Only the lines from the beginning of the data below through the line that contains "localparam int CODE_W" should be repeated, exactly as written.
*** Block opens ***
==> src/sv/ndfa_pkg.sv <==
// ----------------------------------------------------------------------------
// ndfa_pkg: shared types and constants of the digit frame animator
// request and result word layouts, kind and mode codes, code mapping
// ----------------------------------------------------------------------------
package ndfa_pkg;

	localparam int DIGIT_COUNT = 6;
	localparam int CHAR_SLOTS  = 6;
	localparam int LEN_W       = 3;
	localparam int CHAR_W      = 8;
	localparam int CODE_W      = 4;
	localparam int FRAME_W     = CHAR_SLOTS * CODE_W;

	// longest accepted request
	localparam logic [LEN_W-1:0] LEN_LIMIT =
		LEN_W'((DIGIT_COUNT < CHAR_SLOTS) ? DIGIT_COUNT : CHAR_SLOTS);

	localparam logic MODE_REQUEST = 1'b0;
	localparam logic MODE_TICK    = 1'b1;

	localparam logic [1:0] KIND_IMMEDIATE = 2'd0;
	localparam logic [1:0] KIND_SCROLL    = 2'd1;
	localparam logic [1:0] KIND_FLIP      = 2'd2;

	localparam logic [CODE_W-1:0] BLANK_CODE = 4'h a;
	localparam logic [CHAR_W-1:0] CHAR_ZERO  = 8'h30;
	localparam logic [CHAR_W-1:0] CHAR_NINE  = 8'h39;

	typedef logic [CHAR_W-1:0] char_t;

	typedef struct packed {
		logic              mode;
		logic [1:0]        anim_kind;
		logic [LEN_W-1:0]  text_length;
		char_t             char_0;
		char_t             char_1;
		char_t             char_2;
		char_t             char_3;
		char_t             char_4;
		char_t             char_5;
	} req_word_t;

	typedef struct packed {
		logic [FRAME_W-1:0] frame_word;
		logic               latch_each_bit;
		logic               animation_busy;
	} res_word_t;

	// ascii digit to its code, anything else blanks
	function automatic logic [CODE_W-1:0] char_code(input char_t c);
		logic [CHAR_W-1:0] d;
		d = c - CHAR_ZERO;
		if (c >= CHAR_ZERO && c <= CHAR_NINE) begin
			char_code = d[CODE_W-1:0];
		end else begin
			char_code = BLANK_CODE;
		end
	endfunction

endpackage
*** Block closes ***
• [Response for this exercise]
==> src/sv/ndfa_pkg.sv <==
// ----------------------------------------------------------------------------
// ndfa_pkg: shared types and constants of the digit frame animator
// request and result word layouts, kind and mode codes, code mapping
// ----------------------------------------------------------------------------
package ndfa_pkg;

	localparam int DIGIT_COUNT = 6;
	localparam int CHAR_SLOTS  = 6;
	localparam int LEN_W       = 3;
	localparam int CHAR_W      = 8;
	localparam int CODE_W      = 4;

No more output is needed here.